As it is, given the lack of reliable normalization techniques (or my lack of understanding), there seems to be a lot of manual effort involved in working with the sample data to identify the best threshold level for defining a "match". Am I missing something?
Best Answer
No "general approach" exists for this at least to my knowledge. Besides you are trying to minimize a distance metric anyway. For example in the granddaddy of DTW papers Sakoe & Chiba (1978) use $|| a_i - b_i||$ as the measurement of difference between two feature vectors.
As you correctly identified you need to have the same number of points (usually) for this to work out of the box. I would propose using a lowess() smoother/interpolator over your curves to make them of equal size first. It's pretty standard stuff for "curve statistics". You can see an example application in Chiou et al. (2003); the authors don't care about DTW as such in this work but it is a good exemplar how to deal with unequal sized readings.

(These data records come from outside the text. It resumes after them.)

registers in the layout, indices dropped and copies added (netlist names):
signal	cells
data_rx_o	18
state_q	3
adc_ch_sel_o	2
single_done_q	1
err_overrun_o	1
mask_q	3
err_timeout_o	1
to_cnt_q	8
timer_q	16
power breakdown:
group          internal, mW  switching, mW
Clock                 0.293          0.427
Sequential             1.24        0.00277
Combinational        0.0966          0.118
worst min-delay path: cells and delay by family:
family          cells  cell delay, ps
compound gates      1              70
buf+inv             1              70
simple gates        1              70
`src/rtl/mips_mem_pkg.sv`:
```
// Shared definitions for the IF/DM memory arbiter: address map defaults,
// access-size encodings, beat lookup and the sequencer state type.
package mips_mem_pkg;

  localparam logic [31:0] START_ADDR_DEF = 32'h8002_0000;
  localparam int unsigned MEM_BYTES_DEF  = 1024;

  // mips_memory2 access_size encodings
  localparam logic [2:0] SZ_WORD = 3'b000;
  localparam logic [2:0] SZ_4W   = 3'b001;
  localparam logic [2:0] SZ_8W   = 3'b010;
  localparam logic [2:0] SZ_16W  = 3'b011;
  localparam logic [2:0] SZ_BYTE = 3'b100;
  localparam logic [2:0] SZ_HALF = 3'b101;

  typedef enum logic [1:0] {
    ST_IDLE,
    ST_ISSUE,
    ST_XFER,
    ST_ERR
  } state_e;

  typedef enum logic {
    OWN_IF,
    OWN_DM
  } owner_e;

  // Number of data beats the memory returns for a read of the given size;
  // illegal sizes report zero.
  function automatic logic [4:0] beats(input logic [2:0] size);
    logic [4:0] n;
    unique case (size)
      SZ_WORD: n = 5'd1;
      SZ_4W:   n = 5'd4;
      SZ_8W:   n = 5'd8;
      SZ_16W:  n = 5'd16;
      SZ_BYTE: n = 5'd1;
      SZ_HALF: n = 5'd1;
      default: n = 5'd0;
    endcase
    return n;
  endfunction

endpackage

```
`src/rtl/mips_mem_range_chk.sv`:
```
// Combinational legality check for one memory request: size encoding,
// natural alignment, full containment in the memory window, and no burst
// writes. Also reports the number of bytes the access touches.
module mips_mem_range_chk
  import mips_mem_pkg::*;
#(
  parameter logic [31:0] START_ADDR = START_ADDR_DEF,
  parameter int unsigned MEM_BYTES  = MEM_BYTES_DEF
) (
  input  logic [31:0] i_addr,
  input  logic [2:0]  i_size,
  input  logic        i_rw,
  output logic        o_err,
  output logic [6:0]  o_nbytes
);

  // One past the last valid byte, widened so the sum cannot wrap.
  localparam logic [32:0] LIMIT = {1'b0, START_ADDR} + 33'(MEM_BYTES);

  logic [6:0]  w_nbytes;
  logic        w_bad_size;
  logic        w_misalign;
  logic        w_out_of_range;
  logic        w_write_burst;
  logic [32:0] w_end;

  // Decode size into byte count and evaluate each fault condition.
  always_comb begin
    w_nbytes   = '0;
    w_bad_size = 1'b0;
    w_misalign = 1'b0;
    unique case (i_size)
      SZ_WORD: begin w_nbytes = 7'd4;  w_misalign = (i_addr[1:0] != 2'b00); end
      SZ_4W:   begin w_nbytes = 7'd16; w_misalign = (i_addr[1:0] != 2'b00); end
      SZ_8W:   begin w_nbytes = 7'd32; w_misalign = (i_addr[1:0] != 2'b00); end
      SZ_16W:  begin w_nbytes = 7'd64; w_misalign = (i_addr[1:0] != 2'b00); end
      SZ_BYTE: begin w_nbytes = 7'd1; end
      SZ_HALF: begin w_nbytes = 7'd2;  w_misalign = i_addr[0]; end
      default: begin w_bad_size = 1'b1; end
    endcase

    w_end          = {1'b0, i_addr} + 33'(w_nbytes);
    w_out_of_range = (i_addr < START_ADDR) || (w_end > LIMIT);
    w_write_burst  = i_rw && ((i_size == SZ_4W) || (i_size == SZ_8W) || (i_size == SZ_16W));
  end

  assign o_nbytes = w_nbytes;
  assign o_err    = w_bad_size | w_misalign | w_out_of_range | w_write_burst;

endmodule

```
`src/rtl/mips_mem_arbiter.sv`:
```
// Arbiter/sequencer sharing one mips_memory2 port between instruction fetch
// and the data-memory stage. DM has priority, bounded by a streak limit so
// a waiting IF request is eventually served. Requests are checked before
// any memory access; read bursts are counted beat by beat and data is
// passed straight through to the winner.
module mips_mem_arbiter
  import mips_mem_pkg::*;
#(
  parameter logic [31:0] START_ADDR    = START_ADDR_DEF,
  parameter int unsigned MEM_BYTES     = MEM_BYTES_DEF,
  parameter int unsigned DM_STREAK_MAX = 4
) (
  input  logic        clk,
  input  logic        rst_n,
  // instruction fetch (read only)
  input  logic        if_req,
  input  logic [31:0] if_addr,
  input  logic [2:0]  if_size,
  output logic        if_gnt,
  output logic        if_rvalid,
  output logic [31:0] if_rdata,
  output logic        if_done,
  output logic        if_err,
  // data memory stage
  input  logic        dm_req,
  input  logic [31:0] dm_addr,
  input  logic [31:0] dm_wdata,
  input  logic [2:0]  dm_size,
  input  logic        dm_rw,
  output logic        dm_gnt,
  output logic        dm_rvalid,
  output logic [31:0] dm_rdata,
  output logic        dm_done,
  output logic        dm_err,
  // memory port
  output logic [31:0] mem_addr,
  output logic [31:0] mem_din,
  output logic [2:0]  mem_size,
  output logic        mem_rw,
  output logic        mem_enable,
  input  logic [31:0] mem_dout,
  input  logic        mem_busy
);

  localparam logic [2:0] STREAK_MAX = 3'(DM_STREAK_MAX);

  state_e      r_state;
  state_e      w_next;
  owner_e      r_owner;
  logic [2:0]  r_streak;
  logic [4:0]  r_beats;
  logic [31:0] r_addr;
  logic [31:0] r_wdata;
  logic [2:0]  r_size;
  logic        r_rw;

  logic        w_any;
  logic        w_dm_win;
  logic [31:0] w_sel_addr;
  logic [31:0] w_sel_wdata;
  logic [2:0]  w_sel_size;
  logic        w_sel_rw;
  logic        w_chk_err;
  logic [6:0]  w_chk_nbytes;
  logic        w_last_beat;

  logic        w_gnt;
  logic        w_rvalid;
  logic        w_done;
  logic        w_err;
  logic        w_to_if;

  // Arbitration: DM wins unless IF is also waiting and DM has used up its streak.
  assign w_any    = if_req | dm_req;
  assign w_dm_win = dm_req & (~if_req | (r_streak != STREAK_MAX));

  assign w_sel_addr  = w_dm_win ? dm_addr : if_addr;
  assign w_sel_size  = w_dm_win ? dm_size : if_size;
  assign w_sel_rw    = w_dm_win & dm_rw;
  assign w_sel_wdata = w_dm_win ? dm_wdata : '0;

  mips_mem_range_chk #(
    .START_ADDR (START_ADDR),
    .MEM_BYTES  (MEM_BYTES)
  ) u_chk (
    .i_addr   (w_sel_addr),
    .i_size   (w_sel_size),
    .i_rw     (w_sel_rw),
    .o_err    (w_chk_err),
    .o_nbytes (w_chk_nbytes)
  );

  assign w_last_beat = (r_beats <= 5'd1);

  // State register.
  always_ff @(posedge clk or negedge rst_n) begin
    if (!rst_n) r_state <= ST_IDLE;
    else        r_state <= w_next;
  end

  // Next-state decode and the owner-agnostic handshake/memory-enable outputs.
  always_comb begin
    w_next     = r_state;
    w_gnt      = 1'b0;
    w_rvalid   = 1'b0;
    w_done     = 1'b0;
    w_err      = 1'b0;
    mem_enable = 1'b0;
    unique case (r_state)
      ST_IDLE: begin
        if (w_any) w_next = w_chk_err ? ST_ERR : ST_ISSUE;
      end
      ST_ISSUE: begin
        w_gnt      = 1'b1;
        mem_enable = ~mem_busy;
        if (!mem_busy) w_next = ST_XFER;
      end
      ST_XFER: begin
        // Writes spend a single XFER cycle here purely to pulse done.
        w_rvalid = ~r_rw;
        w_done   = w_last_beat;
        if (w_last_beat) w_next = ST_IDLE;
      end
      ST_ERR: begin
        w_gnt  = 1'b1;
        w_done = 1'b1;
        w_err  = 1'b1;
        w_next = ST_IDLE;
      end
      default: w_next = ST_IDLE;
    endcase
  end

  // Request capture, streak tracking and beat counting.
  always_ff @(posedge clk or negedge rst_n) begin
    if (!rst_n) begin
      r_owner  <= OWN_IF;
      r_streak <= '0;
      r_beats  <= '0;
      r_addr   <= '0;
      r_wdata  <= '0;
      r_size   <= '0;
      r_rw     <= 1'b0;
    end else begin
      unique case (r_state)
        ST_IDLE: begin
          if (w_any) begin
            r_owner <= w_dm_win ? OWN_DM : OWN_IF;
            r_addr  <= w_sel_addr;
            r_size  <= w_sel_size;
            r_rw    <= w_sel_rw;
            r_wdata <= w_sel_wdata;
          end
          if (!if_req || !w_dm_win) begin
            r_streak <= '0;
          end else if (r_streak != STREAK_MAX) begin
            r_streak <= r_streak + 3'd1;
          end
        end
        ST_ISSUE: begin
          if (!mem_busy) r_beats <= r_rw ? 5'd1 : beats(r_size);
        end
        ST_XFER: begin
          r_beats <= r_beats - 5'd1;
        end
        default: ;
      endcase
    end
  end

  assign w_to_if = (r_owner == OWN_IF);

  assign if_gnt    = w_gnt    &  w_to_if;
  assign if_rvalid = w_rvalid &  w_to_if;
  assign if_done   = w_done   &  w_to_if;
  assign if_err    = w_err    &  w_to_if;
  assign dm_gnt    = w_gnt    & ~w_to_if;
  assign dm_rvalid = w_rvalid & ~w_to_if;
  assign dm_done   = w_done   & ~w_to_if;
  assign dm_err    = w_err    & ~w_to_if;

  assign if_rdata = if_rvalid ? mem_dout : '0;
  assign dm_rdata = dm_rvalid ? mem_dout : '0;

  assign mem_addr = r_addr;
  assign mem_din  = r_wdata;
  assign mem_size = r_size;
  assign mem_rw   = r_rw;

  a_gnt_onehot: assert property (@(posedge clk) disable iff (!rst_n) !(if_gnt && dm_gnt));
  a_no_collide: assert property (@(posedge clk) disable iff (!rst_n) mem_enable |-> !mem_busy);
  a_legal_len:  assert property (@(posedge clk) disable iff (!rst_n)
                                 (r_state == ST_IDLE && w_any) |-> (w_chk_err || w_chk_nbytes != '0));

endmodule

```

Additionally as you say "amplitude" is an issue. This is a bit more open ended to be honest. You can try an Area-Under-the-Curve approach like the one proposed by Zhang and Mueller (2011) to take care of this but really for the purposes of time warping even sup-norm normalization (ie. replace $f(x)$ with $\frac{f(x)}{sup_y|f(x)|}$ could do as in this paper by Tang and Mueller (2009). I would follow the second, but in any case as you also noticed normalization of samples is a necessity.

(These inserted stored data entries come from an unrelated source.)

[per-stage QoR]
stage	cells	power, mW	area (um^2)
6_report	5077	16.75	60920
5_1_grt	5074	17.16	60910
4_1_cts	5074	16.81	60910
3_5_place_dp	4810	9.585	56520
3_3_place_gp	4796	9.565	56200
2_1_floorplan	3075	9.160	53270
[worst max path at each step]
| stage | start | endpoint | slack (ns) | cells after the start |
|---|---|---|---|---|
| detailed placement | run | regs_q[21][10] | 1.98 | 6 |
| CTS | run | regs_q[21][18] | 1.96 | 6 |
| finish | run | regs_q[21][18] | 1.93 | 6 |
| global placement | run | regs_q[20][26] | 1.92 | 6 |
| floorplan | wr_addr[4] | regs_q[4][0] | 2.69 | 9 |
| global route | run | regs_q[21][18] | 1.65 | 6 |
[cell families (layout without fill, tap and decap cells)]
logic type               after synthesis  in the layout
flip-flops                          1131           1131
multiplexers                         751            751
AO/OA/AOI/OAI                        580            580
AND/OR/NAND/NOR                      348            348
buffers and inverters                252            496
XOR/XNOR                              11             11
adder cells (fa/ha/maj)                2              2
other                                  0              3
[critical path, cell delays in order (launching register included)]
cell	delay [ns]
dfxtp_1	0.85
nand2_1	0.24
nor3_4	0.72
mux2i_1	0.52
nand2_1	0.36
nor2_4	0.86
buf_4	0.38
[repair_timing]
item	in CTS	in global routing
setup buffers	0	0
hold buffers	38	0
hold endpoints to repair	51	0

Depending on the nature of your data you can find more application specific literature. I personally find the approach of minimizing with the respect to a target pairwise warping function $g$ the most intuitive of all. So the target function to minimize is: $C_\lambda(Y_i,Y_k, g) = E\{ \int_T (Y_i(g(t)) - Y_k(t))^2 + \lambda(g(t) -t)^2 dt| Y_i,Y_k\}$, where the whole thing despite it's uncanniness is actually quite straightforward: you try to find to find the warping function $g$ that minimizes the expected sum of the mismatch of the warped query curve $Y_i(g(t))$ to the reference curve $Y_k(t)$ (the term $ Y_i(g(t)) - Y_k(t) $) subject to some normalization to the time-distortion you impose by that warping (the term $g(t) -t$). This is what the MATLAB package PACE is implementing. I know that there exists an R package fda by J. O. Ramsay et al. that might be of help also but I have not personally used it (a bit annoyingly the standard reference for that package's methods is in many case Ramsay and Silverman's excellent book, Functional Data Analysis (2006) 2nd ed., and you have to scour a 400-page book to get what you look for; at least it's good read anyway)

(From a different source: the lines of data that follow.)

<file path="src/rtl/switch_command_sequencer.sv">
// Command sequencer for the MT8816 switch group; SEQ_TIMEOUT_EN adds a bounded rdy wait.
// Latency: sw_cs rises 2-3 cycles after a request, then at least 2 cycles after each sw_rdy rise.
// Backpressure: cmd_full when the FIFO is full (extra pushes dropped, err_ovf); sw_rdy paces every issue.

module seq_fifo #(
  parameter int W     = 16,
  parameter int DEPTH = 16,
  parameter int AW    = 4
) (
  input  logic          i_clk,
  input  logic          i_rst_n,
  input  logic          i_push_vld,
  input  logic [W-1:0]  i_push_dat,
  input  logic          i_pop_rdy,
  output logic [W-1:0]  o_head_dat,
  output logic          o_full,
  output logic          o_empty,
  output logic [AW:0]   o_level
);

  logic [W-1:0]  r_mem [DEPTH];
  logic [AW-1:0] r_wr_ptr;
  logic [AW-1:0] r_rd_ptr;
  logic [AW:0]   r_level;
  logic          w_push;
  logic          w_pop;

  assign o_full     = (r_level == (AW+1)'(DEPTH));
  assign o_empty    = (r_level == '0);
  assign o_level    = r_level;
  assign o_head_dat = r_mem[r_rd_ptr];
  assign w_push     = i_push_vld && !o_full;
  assign w_pop      = i_pop_rdy && !o_empty;

  always_ff @(posedge i_clk) begin
    if (w_push) r_mem[r_wr_ptr] <= i_push_dat;
  end

  // Pointers are AW bits wide, so they wrap at DEPTH on their own.
  always_ff @(posedge i_clk or negedge i_rst_n) begin
    if (!i_rst_n) begin
      r_wr_ptr <= '0;
      r_rd_ptr <= '0;
      r_level  <= '0;
    end else begin
      if (w_push) r_wr_ptr <= r_wr_ptr + AW'(1);
      if (w_pop)  r_rd_ptr <= r_rd_ptr + AW'(1);
      case ({w_push, w_pop})
        2'b10:   r_level <= r_level + (AW+1)'(1);
        2'b01:   r_level <= r_level - (AW+1)'(1);
        default: r_level <= r_level;
      endcase
    end
  end

endmodule

module switch_command_sequencer #(
  parameter int DEPTH   = 16,
  parameter int AW      = 4,
  parameter int TIMEOUT = 64
) (
  input  logic          i_clk,
  input  logic          i_rst_n,
  input  logic          i_cmd_wr,
  input  logic [15:0]   i_cmd_data,
  output logic          o_cmd_full,
  output logic [AW:0]   o_cmd_level,
  input  logic          i_clear_req,
  input  logic          i_start,
  output logic          o_busy,
  output logic          o_done,
  output logic          o_err_ovf,
  output logic          o_err_addr,
  output logic          o_err_tmo,
  input  logic          i_err_clr,
  output logic          o_sw_cs,
  output logic [3:0]    o_sw_op,
  output logic [15:0]   o_sw_data,
  input  logic          i_sw_rdy
);

  if (DEPTH != (1 << AW) || TIMEOUT < 2) begin : g_bad_cfg
    $error("switch_command_sequencer: DEPTH must equal 2**AW and TIMEOUT must be >= 2");
  end

  typedef enum logic [3:0] {
    S_IDLE, S_CLR0, S_CLR1, S_POP, S_ISSUE, S_NEXT, S_WAIT_LO, S_WAIT_HI, S_ERROR
  } state_t;

  typedef enum logic [1:0] {R_CLR0, R_CLR1, R_CMD} ret_t;

  localparam logic [15:0] CMD_MASK = 16'h171F;

  state_t      r_state, w_state_nxt;
  ret_t        r_ret, w_ret_nxt;
  logic        r_from_start, w_from_start_nxt;
  logic        r_init_done, w_init_nxt;
  logic [15:0] r_word, w_word_nxt;
  logic        r_sw_cs, w_cs_nxt;
  logic [3:0]  r_sw_op, w_op_nxt;
  logic [15:0] r_sw_data, w_data_nxt;
  logic        r_done, w_done_nxt;
  logic        r_err_ovf, r_err_addr;
  logic        w_pop, w_addr_set, w_tmo_hit;
  logic [15:0] w_head_dat;
  logic        w_full, w_empty;

  seq_fifo #(.W(16), .DEPTH(DEPTH), .AW(AW)) u_fifo (
    .i_clk      (i_clk),
    .i_rst_n    (i_rst_n),
    .i_push_vld (i_cmd_wr),
    .i_push_dat (i_cmd_data),
    .i_pop_rdy  (w_pop),
    .o_head_dat (w_head_dat),
    .o_full     (w_full),
    .o_empty    (w_empty),
    .o_level    (o_cmd_level)
  );

  always_comb begin
    w_state_nxt      = r_state;
    w_ret_nxt        = r_ret;
    w_from_start_nxt = r_from_start;
    w_init_nxt       = r_init_done;
    w_word_nxt       = r_word;
    w_cs_nxt         = 1'b0;
    w_op_nxt         = r_sw_op;
    w_data_nxt       = r_sw_data;
    w_done_nxt       = 1'b0;
    w_pop            = 1'b0;
    w_addr_set       = 1'b0;
    case (r_state)
      S_IDLE: begin
        if (i_clear_req) begin
          w_state_nxt      = S_CLR0;
          w_from_start_nxt = 1'b0;
        end else if (i_start) begin
          if (!r_init_done) begin
            w_state_nxt      = S_CLR0;
            w_from_start_nxt = 1'b1;
          end else if (!w_empty) begin
            w_state_nxt = S_POP;
          end else begin
            w_done_nxt = 1'b1;
          end
        end
      end
      S_CLR0: begin
        w_cs_nxt    = 1'b1;
        w_op_nxt    = 4'b0001;
        w_data_nxt  = 16'h0000;
        w_ret_nxt   = R_CLR0;
        w_state_nxt = S_WAIT_LO;
      end
      S_CLR1: begin
        w_cs_nxt    = 1'b1;
        w_op_nxt    = 4'b0001;
        w_data_nxt  = 16'h0010;
        w_ret_nxt   = R_CLR1;
        w_state_nxt = S_WAIT_LO;
      end
      S_POP: begin
        w_pop      = 1'b1;
        w_word_nxt = w_head_dat;
        if (w_head_dat[3:0] > 4'd13) begin
          w_addr_set  = 1'b1;
          w_state_nxt = S_NEXT;
        end else begin
          w_state_nxt = S_ISSUE;
        end
      end
      S_ISSUE: begin
        w_cs_nxt    = 1'b1;
        w_op_nxt    = 4'b0010;
        w_data_nxt  = r_word & CMD_MASK;
        w_ret_nxt   = R_CMD;
        w_state_nxt = S_WAIT_LO;
      end
      // The strobe cycle itself is excluded so a stale rdy=0 cannot complete the handshake.
      S_WAIT_LO: begin
        if (!r_sw_cs && !i_sw_rdy) w_state_nxt = S_WAIT_HI;
        else if (w_tmo_hit)        w_state_nxt = S_ERROR;
      end
      S_WAIT_HI: begin
        if (i_sw_rdy) begin
          case (r_ret)
            R_CLR0: w_state_nxt = S_CLR1;
            R_CLR1: begin
              w_init_nxt = 1'b1;
              if (r_from_start && !w_empty) begin
                w_state_nxt = S_POP;
              end else begin
                w_done_nxt  = 1'b1;
                w_state_nxt = S_IDLE;
              end
            end
            default: w_state_nxt = S_NEXT;
          endcase
        end else if (w_tmo_hit) begin
          w_state_nxt = S_ERROR;
        end
      end
      S_NEXT: begin
        if (!w_empty) begin
          w_state_nxt = S_POP;
        end else begin
          w_done_nxt  = 1'b1;
          w_state_nxt = S_IDLE;
        end
      end
      S_ERROR: begin
        if (i_err_clr) begin
          w_init_nxt  = 1'b0;
          w_state_nxt = S_IDLE;
        end
      end
      default: w_state_nxt = S_IDLE;
    endcase
  end

  always_ff @(posedge i_clk or negedge i_rst_n) begin
    if (!i_rst_n) begin
      r_state      <= S_IDLE;
      r_ret        <= R_CLR0;
      r_from_start <= 1'b0;
      r_init_done  <= 1'b0;
      r_word       <= '0;
      r_sw_cs      <= 1'b0;
      r_sw_op      <= '0;
      r_sw_data    <= '0;
      r_done       <= 1'b0;
      r_err_ovf    <= 1'b0;
      r_err_addr   <= 1'b0;
    end else begin
      r_state      <= w_state_nxt;
      r_ret        <= w_ret_nxt;
      r_from_start <= w_from_start_nxt;
      r_init_done  <= w_init_nxt;
      r_word       <= w_word_nxt;
      r_sw_cs      <= w_cs_nxt;
      r_sw_op      <= w_op_nxt;
      r_sw_data    <= w_data_nxt;
      r_done       <= w_done_nxt;
      if (i_cmd_wr && w_full) r_err_ovf <= 1'b1;
      else if (i_err_clr)     r_err_ovf <= 1'b0;
      if (w_addr_set)         r_err_addr <= 1'b1;
      else if (i_err_clr)     r_err_addr <= 1'b0;
    end
  end

`ifdef SEQ_TIMEOUT_EN
  localparam int CW = $clog2(TIMEOUT + 1);
  localparam logic [CW-1:0] TMO_LAST = CW'(TIMEOUT - 1);

  logic [CW-1:0] r_tmo_cnt;
  logic          r_err_tmo;

  assign w_tmo_hit = (r_tmo_cnt == TMO_LAST);
  assign o_err_tmo = r_err_tmo;

  // ERROR is only reachable through a timed-out wait.
  always_ff @(posedge i_clk or negedge i_rst_n) begin
    if (!i_rst_n) begin
      r_tmo_cnt <= '0;
      r_err_tmo <= 1'b0;
    end else begin
      if (w_state_nxt != r_state)
        r_tmo_cnt <= '0;
      else if (r_state == S_WAIT_LO || r_state == S_WAIT_HI)
        r_tmo_cnt <= r_tmo_cnt + CW'(1);
      if (w_state_nxt == S_ERROR && r_state != S_ERROR) r_err_tmo <= 1'b1;
      else if (i_err_clr)                                r_err_tmo <= 1'b0;
    end
  end
`else
  assign w_tmo_hit = 1'b0;
  assign o_err_tmo = 1'b0;
`endif

  assign o_cmd_full = w_full;
  assign o_busy     = (r_state != S_IDLE) && (r_state != S_ERROR);
  assign o_done     = r_done;
  assign o_err_ovf  = r_err_ovf;
  assign o_err_addr = r_err_addr;
  assign o_sw_cs    = r_sw_cs;
  assign o_sw_op    = r_sw_op;
  assign o_sw_data  = r_sw_data;

endmodule

</file>
<file path="config.mk">
export PLATFORM = sky130hd
export DESIGN_NAME = switch_command_sequencer
export DESIGN_NICKNAME = d
export VERILOG_FILES = /design/src/rtl/switch_command_sequencer.sv
export SDC_FILE = /design/constraint.sdc
export NUM_CORES = 1
export LEC_CHECK = 0
export ABC_CLOCK_PERIOD_IN_PS = 5600
export CAP_MARGIN = 20
export CORE_MARGIN = 5
export CORE_UTILIZATION = 55
export DETAILED_ROUTE_END_ITERATION = 12
export PLACE_DENSITY = 0.73
export SYNTH_ARGS = -nofsm -noshare
export SYNTH_HDL_FRONTEND = slang
export SYNTH_HIERARCHICAL = 1
export SYNTH_SLANG_ARGS = --single-unit
export TNS_END_PERCENT = 100
</file>
<file path="constraint.sdc">
create_clock -name i_clk -period 5.6 [get_ports i_clk]
set_input_delay 1.12 -clock i_clk [delete_from_list [all_inputs] [get_ports i_clk]]
set_output_delay 1.12 -clock i_clk [all_outputs]
set_load 0.005 [all_outputs]
</file>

The problem you are describing in Statistics literature is widely known as "curve registration" (for example see Gasser and Kneip (1995) for an early treatment of the issue) and falls under the general umbrella of Functional Data Analysis techniques.
(In cases I could find the original paper available on-line the link directs there; otherwise the link directs to a general digital library. Almost all the papers mentioned can be found to draft versions for free. I deleted my original comment as it is superseded by this post.)